**Input data:**

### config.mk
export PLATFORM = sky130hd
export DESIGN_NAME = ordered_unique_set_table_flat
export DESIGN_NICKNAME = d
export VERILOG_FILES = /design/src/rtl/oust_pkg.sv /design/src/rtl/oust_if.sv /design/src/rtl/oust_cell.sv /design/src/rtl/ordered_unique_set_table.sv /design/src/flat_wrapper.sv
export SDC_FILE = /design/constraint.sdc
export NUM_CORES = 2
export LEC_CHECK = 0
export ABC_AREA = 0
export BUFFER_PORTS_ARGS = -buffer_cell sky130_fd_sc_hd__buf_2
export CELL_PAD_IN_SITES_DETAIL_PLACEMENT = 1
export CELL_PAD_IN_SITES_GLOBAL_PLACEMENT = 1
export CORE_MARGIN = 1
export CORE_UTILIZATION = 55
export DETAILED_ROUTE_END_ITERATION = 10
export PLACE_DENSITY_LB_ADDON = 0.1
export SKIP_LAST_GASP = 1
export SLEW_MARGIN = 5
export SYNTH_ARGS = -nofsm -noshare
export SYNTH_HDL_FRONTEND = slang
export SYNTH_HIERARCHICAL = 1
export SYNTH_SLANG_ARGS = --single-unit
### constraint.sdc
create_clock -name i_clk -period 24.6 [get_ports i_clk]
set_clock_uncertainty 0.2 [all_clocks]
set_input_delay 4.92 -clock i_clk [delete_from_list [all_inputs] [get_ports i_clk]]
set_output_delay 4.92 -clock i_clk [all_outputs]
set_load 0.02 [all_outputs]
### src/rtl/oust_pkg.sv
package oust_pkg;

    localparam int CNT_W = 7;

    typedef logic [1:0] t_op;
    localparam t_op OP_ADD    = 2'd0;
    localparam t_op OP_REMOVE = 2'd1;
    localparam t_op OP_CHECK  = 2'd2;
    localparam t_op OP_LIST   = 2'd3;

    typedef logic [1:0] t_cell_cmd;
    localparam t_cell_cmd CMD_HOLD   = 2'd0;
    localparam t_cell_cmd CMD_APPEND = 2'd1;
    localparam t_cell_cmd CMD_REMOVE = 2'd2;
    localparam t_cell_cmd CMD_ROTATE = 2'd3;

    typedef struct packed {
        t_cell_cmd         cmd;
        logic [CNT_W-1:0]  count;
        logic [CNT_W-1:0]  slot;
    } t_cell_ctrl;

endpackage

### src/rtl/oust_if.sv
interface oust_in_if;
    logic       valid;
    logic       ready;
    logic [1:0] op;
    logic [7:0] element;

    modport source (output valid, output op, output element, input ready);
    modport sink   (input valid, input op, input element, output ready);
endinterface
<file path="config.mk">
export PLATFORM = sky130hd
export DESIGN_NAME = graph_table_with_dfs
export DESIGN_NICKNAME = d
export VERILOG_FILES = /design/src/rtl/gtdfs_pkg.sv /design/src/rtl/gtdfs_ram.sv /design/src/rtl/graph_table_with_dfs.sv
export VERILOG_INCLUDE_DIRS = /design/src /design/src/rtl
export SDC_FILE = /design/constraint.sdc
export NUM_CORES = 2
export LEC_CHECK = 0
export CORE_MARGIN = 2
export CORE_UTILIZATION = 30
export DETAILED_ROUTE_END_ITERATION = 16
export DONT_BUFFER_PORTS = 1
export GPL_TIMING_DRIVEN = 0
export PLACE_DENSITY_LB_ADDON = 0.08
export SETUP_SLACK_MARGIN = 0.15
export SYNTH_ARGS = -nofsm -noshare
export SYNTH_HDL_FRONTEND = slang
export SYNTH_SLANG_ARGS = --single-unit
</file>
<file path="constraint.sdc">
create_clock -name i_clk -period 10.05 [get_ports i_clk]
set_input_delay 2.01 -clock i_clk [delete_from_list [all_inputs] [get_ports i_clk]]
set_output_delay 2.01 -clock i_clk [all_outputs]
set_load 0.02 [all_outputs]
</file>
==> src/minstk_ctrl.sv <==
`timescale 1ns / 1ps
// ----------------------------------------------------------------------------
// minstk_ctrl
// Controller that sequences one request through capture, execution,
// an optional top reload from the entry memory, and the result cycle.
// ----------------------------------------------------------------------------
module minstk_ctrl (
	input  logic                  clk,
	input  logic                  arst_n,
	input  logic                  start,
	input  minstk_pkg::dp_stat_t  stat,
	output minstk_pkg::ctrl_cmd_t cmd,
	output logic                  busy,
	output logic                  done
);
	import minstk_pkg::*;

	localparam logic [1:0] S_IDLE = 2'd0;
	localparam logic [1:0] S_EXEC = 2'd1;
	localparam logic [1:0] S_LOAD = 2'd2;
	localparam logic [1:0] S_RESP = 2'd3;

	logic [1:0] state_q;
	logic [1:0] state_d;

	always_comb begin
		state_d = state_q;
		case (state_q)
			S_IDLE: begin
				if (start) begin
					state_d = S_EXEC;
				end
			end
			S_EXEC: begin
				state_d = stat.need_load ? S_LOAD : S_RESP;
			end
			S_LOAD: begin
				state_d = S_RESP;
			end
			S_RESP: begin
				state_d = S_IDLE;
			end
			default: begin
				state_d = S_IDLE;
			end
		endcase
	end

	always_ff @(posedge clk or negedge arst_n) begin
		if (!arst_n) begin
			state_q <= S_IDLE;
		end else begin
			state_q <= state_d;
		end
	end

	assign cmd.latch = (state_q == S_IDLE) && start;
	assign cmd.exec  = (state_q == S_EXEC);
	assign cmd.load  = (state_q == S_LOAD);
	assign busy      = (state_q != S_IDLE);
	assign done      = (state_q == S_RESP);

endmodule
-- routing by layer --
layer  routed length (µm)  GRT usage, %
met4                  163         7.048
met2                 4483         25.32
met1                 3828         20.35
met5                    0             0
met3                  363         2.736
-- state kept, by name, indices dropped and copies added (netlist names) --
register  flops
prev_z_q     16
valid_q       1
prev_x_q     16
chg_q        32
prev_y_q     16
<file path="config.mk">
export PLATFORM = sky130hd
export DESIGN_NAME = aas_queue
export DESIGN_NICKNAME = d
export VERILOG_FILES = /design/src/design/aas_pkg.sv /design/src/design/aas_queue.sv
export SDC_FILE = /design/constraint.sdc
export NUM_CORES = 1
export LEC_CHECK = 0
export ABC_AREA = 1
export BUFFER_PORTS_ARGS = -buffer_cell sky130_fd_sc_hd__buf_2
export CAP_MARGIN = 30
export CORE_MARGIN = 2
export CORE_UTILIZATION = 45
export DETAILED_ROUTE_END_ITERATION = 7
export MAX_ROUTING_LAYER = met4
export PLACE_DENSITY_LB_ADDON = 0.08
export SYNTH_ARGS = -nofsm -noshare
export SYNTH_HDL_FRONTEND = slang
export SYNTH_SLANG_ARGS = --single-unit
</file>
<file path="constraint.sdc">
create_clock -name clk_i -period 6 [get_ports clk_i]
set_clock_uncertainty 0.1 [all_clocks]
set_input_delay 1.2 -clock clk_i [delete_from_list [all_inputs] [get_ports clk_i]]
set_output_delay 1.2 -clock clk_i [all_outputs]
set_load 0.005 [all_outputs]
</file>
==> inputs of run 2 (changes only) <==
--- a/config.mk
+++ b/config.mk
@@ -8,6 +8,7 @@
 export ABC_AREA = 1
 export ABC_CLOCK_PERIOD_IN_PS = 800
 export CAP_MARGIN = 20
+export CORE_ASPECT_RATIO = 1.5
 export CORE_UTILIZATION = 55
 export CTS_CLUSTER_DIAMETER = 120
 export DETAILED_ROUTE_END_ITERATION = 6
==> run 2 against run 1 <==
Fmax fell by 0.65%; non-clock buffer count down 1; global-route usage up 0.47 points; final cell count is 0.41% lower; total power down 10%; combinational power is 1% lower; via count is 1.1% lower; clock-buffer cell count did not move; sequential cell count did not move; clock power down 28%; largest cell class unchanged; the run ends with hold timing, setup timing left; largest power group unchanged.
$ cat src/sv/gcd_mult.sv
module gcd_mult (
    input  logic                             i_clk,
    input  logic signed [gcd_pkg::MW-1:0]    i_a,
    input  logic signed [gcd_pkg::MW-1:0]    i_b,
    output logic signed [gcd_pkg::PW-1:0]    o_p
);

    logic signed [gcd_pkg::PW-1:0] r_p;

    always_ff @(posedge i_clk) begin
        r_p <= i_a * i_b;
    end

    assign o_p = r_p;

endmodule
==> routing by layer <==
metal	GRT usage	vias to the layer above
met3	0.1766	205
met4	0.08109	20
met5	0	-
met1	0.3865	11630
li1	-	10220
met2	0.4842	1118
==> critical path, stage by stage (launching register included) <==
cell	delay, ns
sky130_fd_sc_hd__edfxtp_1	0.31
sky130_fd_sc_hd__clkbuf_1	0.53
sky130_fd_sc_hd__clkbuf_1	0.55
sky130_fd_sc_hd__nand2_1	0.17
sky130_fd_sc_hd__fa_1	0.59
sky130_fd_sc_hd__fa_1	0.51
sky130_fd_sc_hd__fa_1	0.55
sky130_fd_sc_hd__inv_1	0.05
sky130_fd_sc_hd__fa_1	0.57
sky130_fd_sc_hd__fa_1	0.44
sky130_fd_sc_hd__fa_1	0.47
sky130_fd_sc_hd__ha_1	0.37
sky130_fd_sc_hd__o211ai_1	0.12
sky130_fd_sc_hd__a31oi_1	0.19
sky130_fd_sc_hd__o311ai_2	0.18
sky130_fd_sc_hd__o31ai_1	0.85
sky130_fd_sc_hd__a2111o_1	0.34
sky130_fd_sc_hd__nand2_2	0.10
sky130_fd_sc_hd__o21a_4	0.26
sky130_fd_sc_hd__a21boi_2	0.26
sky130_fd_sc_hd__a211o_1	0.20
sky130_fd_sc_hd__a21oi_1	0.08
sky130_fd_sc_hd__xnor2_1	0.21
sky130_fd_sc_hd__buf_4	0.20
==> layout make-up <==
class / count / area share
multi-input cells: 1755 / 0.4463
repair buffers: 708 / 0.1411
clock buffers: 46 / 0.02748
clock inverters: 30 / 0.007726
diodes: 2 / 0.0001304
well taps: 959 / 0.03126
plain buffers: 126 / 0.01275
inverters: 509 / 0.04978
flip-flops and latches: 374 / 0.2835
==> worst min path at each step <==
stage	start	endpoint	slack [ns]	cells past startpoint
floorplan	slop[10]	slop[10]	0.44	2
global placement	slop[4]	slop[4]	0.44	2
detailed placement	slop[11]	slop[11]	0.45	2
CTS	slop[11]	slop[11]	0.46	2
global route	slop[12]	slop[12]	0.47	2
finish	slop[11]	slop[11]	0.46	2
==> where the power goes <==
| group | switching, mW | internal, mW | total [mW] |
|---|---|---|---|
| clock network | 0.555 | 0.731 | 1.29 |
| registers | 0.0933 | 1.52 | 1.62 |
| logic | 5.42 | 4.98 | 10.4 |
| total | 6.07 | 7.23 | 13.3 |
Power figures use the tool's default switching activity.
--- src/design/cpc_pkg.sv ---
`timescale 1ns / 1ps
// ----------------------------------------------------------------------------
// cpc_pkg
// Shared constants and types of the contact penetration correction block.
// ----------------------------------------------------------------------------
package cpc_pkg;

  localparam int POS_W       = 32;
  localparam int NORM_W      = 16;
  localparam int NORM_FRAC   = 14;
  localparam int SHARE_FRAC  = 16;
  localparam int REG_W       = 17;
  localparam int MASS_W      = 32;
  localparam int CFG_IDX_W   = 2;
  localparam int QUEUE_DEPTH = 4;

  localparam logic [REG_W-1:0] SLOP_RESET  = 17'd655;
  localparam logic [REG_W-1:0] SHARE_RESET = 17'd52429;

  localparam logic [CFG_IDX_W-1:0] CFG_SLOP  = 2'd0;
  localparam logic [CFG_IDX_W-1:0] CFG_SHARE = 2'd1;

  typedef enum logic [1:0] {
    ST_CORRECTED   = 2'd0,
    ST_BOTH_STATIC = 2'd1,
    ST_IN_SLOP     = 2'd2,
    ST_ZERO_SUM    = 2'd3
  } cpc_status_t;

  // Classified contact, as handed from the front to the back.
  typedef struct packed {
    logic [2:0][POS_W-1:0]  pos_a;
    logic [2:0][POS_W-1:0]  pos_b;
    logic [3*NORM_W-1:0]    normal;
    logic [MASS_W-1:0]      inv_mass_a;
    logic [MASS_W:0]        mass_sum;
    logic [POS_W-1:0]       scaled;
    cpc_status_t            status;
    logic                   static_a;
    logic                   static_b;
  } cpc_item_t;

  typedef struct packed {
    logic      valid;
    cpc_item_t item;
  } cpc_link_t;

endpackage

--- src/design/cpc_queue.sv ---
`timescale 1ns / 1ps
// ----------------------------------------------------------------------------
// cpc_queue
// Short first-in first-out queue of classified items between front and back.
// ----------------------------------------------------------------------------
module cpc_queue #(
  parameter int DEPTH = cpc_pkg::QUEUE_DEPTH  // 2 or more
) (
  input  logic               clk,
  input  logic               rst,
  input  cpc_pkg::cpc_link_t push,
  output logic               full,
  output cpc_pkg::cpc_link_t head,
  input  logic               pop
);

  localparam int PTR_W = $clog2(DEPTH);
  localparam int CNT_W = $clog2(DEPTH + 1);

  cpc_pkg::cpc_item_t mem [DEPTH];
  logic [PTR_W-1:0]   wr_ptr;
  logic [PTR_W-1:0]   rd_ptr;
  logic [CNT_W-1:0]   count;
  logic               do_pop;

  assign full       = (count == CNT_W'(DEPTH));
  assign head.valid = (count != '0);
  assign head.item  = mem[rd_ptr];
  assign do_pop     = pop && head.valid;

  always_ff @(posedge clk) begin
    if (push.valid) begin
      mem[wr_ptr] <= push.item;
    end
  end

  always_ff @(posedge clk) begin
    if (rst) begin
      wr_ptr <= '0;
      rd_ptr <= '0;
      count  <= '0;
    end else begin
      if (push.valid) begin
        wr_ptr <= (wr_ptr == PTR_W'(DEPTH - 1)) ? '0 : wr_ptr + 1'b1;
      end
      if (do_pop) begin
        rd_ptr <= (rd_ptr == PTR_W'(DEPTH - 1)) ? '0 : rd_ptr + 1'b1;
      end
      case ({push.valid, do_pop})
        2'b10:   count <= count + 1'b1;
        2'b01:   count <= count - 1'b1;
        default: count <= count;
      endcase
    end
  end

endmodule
* * *
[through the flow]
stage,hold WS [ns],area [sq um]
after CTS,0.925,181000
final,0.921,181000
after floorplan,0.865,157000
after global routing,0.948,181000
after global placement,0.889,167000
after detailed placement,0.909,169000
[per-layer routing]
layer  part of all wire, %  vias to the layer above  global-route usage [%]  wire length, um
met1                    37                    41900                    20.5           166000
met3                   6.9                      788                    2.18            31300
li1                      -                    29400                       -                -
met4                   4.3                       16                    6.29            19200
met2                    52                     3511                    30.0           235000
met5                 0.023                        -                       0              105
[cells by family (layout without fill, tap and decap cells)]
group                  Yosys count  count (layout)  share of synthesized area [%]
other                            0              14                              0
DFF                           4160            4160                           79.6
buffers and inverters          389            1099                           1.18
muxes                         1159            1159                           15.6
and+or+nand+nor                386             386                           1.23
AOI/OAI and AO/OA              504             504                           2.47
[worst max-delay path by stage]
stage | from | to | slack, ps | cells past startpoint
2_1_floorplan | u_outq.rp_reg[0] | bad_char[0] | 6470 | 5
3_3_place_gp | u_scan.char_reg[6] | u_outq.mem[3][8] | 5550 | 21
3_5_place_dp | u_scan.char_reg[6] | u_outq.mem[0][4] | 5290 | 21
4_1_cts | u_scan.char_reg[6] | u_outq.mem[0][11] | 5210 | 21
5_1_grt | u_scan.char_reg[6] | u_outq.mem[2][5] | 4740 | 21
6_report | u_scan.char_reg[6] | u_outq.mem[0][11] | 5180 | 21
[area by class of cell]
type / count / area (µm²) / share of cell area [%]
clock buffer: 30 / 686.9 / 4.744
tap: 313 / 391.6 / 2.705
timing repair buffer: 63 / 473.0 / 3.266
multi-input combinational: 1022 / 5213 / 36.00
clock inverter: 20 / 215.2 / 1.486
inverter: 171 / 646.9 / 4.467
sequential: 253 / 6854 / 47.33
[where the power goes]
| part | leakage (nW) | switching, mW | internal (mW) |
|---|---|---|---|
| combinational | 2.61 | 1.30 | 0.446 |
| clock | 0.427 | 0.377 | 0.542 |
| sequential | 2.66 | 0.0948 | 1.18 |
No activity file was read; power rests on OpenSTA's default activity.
--
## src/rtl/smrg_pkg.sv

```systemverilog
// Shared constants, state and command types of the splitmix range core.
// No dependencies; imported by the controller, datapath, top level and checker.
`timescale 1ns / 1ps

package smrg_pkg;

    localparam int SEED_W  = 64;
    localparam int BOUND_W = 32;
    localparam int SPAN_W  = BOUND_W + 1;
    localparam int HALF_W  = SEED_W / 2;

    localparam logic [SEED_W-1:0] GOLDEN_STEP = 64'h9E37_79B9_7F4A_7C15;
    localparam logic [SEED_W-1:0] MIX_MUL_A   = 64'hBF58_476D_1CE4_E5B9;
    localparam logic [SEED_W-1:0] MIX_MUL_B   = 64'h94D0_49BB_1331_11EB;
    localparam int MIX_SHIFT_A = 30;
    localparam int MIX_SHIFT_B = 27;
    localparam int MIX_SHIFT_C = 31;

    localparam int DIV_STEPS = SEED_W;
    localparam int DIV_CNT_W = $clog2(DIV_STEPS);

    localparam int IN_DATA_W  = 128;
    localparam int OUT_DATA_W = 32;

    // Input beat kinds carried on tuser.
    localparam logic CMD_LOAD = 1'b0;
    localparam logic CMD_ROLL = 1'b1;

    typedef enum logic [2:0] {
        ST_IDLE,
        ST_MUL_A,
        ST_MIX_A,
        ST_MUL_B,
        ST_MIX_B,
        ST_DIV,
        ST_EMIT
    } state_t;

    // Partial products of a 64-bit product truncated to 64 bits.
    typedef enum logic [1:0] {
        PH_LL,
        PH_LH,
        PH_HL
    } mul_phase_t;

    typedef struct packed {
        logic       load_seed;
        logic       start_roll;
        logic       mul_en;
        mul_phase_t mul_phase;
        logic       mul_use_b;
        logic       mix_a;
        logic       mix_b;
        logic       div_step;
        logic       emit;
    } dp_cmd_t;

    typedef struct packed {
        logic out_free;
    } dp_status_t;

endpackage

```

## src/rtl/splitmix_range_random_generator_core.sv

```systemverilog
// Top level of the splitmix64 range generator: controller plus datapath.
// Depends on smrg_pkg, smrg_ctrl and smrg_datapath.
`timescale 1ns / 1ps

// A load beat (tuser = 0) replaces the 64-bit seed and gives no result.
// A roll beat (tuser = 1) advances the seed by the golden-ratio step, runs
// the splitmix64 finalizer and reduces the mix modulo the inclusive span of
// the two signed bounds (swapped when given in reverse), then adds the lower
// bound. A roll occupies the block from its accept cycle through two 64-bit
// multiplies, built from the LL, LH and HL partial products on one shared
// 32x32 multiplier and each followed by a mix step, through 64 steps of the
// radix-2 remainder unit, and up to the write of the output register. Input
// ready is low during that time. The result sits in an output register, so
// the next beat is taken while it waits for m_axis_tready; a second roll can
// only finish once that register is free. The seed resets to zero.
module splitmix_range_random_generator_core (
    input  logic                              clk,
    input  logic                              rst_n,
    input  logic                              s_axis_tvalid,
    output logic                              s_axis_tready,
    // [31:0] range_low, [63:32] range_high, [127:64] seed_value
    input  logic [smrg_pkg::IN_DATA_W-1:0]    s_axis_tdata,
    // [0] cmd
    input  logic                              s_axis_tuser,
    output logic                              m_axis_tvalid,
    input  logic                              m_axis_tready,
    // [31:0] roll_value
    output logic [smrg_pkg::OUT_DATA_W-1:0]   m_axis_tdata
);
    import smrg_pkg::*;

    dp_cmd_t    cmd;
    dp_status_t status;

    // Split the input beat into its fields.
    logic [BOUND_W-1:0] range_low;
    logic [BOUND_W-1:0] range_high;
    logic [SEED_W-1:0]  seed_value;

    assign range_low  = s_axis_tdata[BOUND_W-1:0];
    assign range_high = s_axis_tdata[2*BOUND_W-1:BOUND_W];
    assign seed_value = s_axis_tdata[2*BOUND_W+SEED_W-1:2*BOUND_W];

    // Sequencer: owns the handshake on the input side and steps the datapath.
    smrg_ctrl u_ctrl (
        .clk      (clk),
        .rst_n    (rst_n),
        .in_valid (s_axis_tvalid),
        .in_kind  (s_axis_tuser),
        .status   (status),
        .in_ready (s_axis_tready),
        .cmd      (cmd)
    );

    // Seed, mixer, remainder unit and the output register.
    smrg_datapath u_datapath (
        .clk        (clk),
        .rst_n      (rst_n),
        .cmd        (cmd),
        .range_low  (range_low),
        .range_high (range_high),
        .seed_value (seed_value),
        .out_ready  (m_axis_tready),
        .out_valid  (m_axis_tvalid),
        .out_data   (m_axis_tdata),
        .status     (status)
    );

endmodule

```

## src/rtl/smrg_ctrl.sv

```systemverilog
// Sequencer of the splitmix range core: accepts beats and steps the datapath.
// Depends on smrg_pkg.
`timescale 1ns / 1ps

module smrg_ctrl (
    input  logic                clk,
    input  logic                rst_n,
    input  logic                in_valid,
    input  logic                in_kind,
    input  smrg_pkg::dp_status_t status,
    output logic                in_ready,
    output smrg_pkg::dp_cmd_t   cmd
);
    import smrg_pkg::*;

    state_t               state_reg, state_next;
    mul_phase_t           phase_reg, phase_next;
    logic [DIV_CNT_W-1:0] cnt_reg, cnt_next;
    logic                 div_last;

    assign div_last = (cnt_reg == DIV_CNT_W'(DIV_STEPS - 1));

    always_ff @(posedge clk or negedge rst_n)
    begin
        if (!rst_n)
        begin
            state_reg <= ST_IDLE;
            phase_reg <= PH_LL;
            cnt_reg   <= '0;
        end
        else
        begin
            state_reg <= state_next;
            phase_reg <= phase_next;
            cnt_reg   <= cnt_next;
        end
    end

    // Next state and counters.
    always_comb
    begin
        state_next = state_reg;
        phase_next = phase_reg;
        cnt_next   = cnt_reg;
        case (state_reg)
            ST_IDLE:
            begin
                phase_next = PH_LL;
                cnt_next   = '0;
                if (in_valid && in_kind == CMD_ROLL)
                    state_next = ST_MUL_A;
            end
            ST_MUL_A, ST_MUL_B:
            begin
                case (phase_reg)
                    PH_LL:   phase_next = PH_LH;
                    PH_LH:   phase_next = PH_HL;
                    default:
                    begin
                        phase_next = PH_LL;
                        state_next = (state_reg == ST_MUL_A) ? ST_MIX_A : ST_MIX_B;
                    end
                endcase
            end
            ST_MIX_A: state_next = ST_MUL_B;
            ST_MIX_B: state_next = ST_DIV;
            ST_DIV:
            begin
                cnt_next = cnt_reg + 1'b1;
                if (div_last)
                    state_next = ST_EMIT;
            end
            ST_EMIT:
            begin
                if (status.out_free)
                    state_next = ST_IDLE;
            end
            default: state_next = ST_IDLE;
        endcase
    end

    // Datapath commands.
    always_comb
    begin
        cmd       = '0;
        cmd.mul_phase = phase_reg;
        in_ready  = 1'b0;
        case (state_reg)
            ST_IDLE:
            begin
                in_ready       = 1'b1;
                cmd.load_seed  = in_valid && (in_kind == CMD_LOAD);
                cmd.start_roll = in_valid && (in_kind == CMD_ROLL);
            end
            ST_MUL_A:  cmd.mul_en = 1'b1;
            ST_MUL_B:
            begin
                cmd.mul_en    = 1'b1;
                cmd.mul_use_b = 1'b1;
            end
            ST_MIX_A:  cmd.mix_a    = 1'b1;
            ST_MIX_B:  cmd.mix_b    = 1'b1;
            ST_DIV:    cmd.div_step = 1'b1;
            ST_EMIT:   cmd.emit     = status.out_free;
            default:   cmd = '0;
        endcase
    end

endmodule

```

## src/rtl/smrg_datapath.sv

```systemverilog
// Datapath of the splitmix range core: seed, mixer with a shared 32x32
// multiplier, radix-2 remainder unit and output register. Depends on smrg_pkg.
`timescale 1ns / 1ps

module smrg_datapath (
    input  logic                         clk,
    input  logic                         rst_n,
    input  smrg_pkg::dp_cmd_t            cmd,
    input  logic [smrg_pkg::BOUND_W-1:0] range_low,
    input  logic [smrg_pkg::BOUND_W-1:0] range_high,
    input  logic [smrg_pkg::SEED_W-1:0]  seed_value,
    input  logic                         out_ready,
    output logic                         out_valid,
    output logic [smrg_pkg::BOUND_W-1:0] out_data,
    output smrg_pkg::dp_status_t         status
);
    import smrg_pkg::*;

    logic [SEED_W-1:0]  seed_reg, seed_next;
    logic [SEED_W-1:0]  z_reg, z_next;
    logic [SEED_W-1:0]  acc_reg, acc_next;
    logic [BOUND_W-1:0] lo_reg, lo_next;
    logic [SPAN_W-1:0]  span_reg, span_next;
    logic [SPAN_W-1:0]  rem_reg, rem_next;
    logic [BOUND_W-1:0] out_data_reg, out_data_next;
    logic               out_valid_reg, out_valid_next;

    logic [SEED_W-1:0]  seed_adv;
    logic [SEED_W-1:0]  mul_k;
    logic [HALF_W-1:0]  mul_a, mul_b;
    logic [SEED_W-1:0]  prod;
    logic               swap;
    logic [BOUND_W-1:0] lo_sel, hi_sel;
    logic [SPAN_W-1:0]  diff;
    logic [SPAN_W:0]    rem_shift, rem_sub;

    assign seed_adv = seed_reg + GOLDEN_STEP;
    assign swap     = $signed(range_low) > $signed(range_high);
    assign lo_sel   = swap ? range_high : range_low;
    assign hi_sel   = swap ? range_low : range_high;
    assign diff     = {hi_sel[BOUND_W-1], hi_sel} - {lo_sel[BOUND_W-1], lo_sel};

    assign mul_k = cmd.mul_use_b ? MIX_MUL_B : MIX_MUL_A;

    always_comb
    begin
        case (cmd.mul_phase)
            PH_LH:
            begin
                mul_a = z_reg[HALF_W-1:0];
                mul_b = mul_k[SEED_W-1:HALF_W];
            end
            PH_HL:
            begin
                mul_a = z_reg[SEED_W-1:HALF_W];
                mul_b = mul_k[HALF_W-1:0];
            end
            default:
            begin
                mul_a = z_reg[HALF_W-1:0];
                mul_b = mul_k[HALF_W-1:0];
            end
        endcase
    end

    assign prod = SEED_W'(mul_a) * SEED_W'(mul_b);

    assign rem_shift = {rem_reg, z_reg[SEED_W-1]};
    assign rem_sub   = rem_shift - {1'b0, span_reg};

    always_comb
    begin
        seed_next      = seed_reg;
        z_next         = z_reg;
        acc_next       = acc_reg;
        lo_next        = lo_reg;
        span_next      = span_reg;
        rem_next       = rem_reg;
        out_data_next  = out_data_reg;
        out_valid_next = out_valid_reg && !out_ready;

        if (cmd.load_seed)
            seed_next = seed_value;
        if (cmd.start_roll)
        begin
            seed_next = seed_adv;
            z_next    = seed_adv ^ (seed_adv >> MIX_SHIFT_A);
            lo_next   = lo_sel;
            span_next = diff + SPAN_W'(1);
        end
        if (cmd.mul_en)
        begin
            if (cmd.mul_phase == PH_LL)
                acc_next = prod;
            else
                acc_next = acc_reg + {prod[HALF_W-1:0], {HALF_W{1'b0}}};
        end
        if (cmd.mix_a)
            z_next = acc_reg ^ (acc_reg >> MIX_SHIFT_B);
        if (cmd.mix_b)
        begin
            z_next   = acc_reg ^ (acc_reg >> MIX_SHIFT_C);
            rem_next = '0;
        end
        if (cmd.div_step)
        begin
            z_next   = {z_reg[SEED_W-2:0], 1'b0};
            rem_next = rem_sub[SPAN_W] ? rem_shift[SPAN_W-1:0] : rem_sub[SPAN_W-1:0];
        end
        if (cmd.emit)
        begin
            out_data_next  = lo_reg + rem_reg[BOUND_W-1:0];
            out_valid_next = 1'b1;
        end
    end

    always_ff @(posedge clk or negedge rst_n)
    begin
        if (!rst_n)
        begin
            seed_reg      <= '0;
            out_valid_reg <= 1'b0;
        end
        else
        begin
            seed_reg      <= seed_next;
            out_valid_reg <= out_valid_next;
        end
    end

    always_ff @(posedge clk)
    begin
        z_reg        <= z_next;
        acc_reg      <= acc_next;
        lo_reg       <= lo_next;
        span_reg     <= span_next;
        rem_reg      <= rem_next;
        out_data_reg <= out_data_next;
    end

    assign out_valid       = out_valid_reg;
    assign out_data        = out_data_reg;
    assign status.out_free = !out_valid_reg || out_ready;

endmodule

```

**Work item:**
Check each line of the records above for the word "repair" and report how many lines have it, as a number only.

**Exercise solution:**
2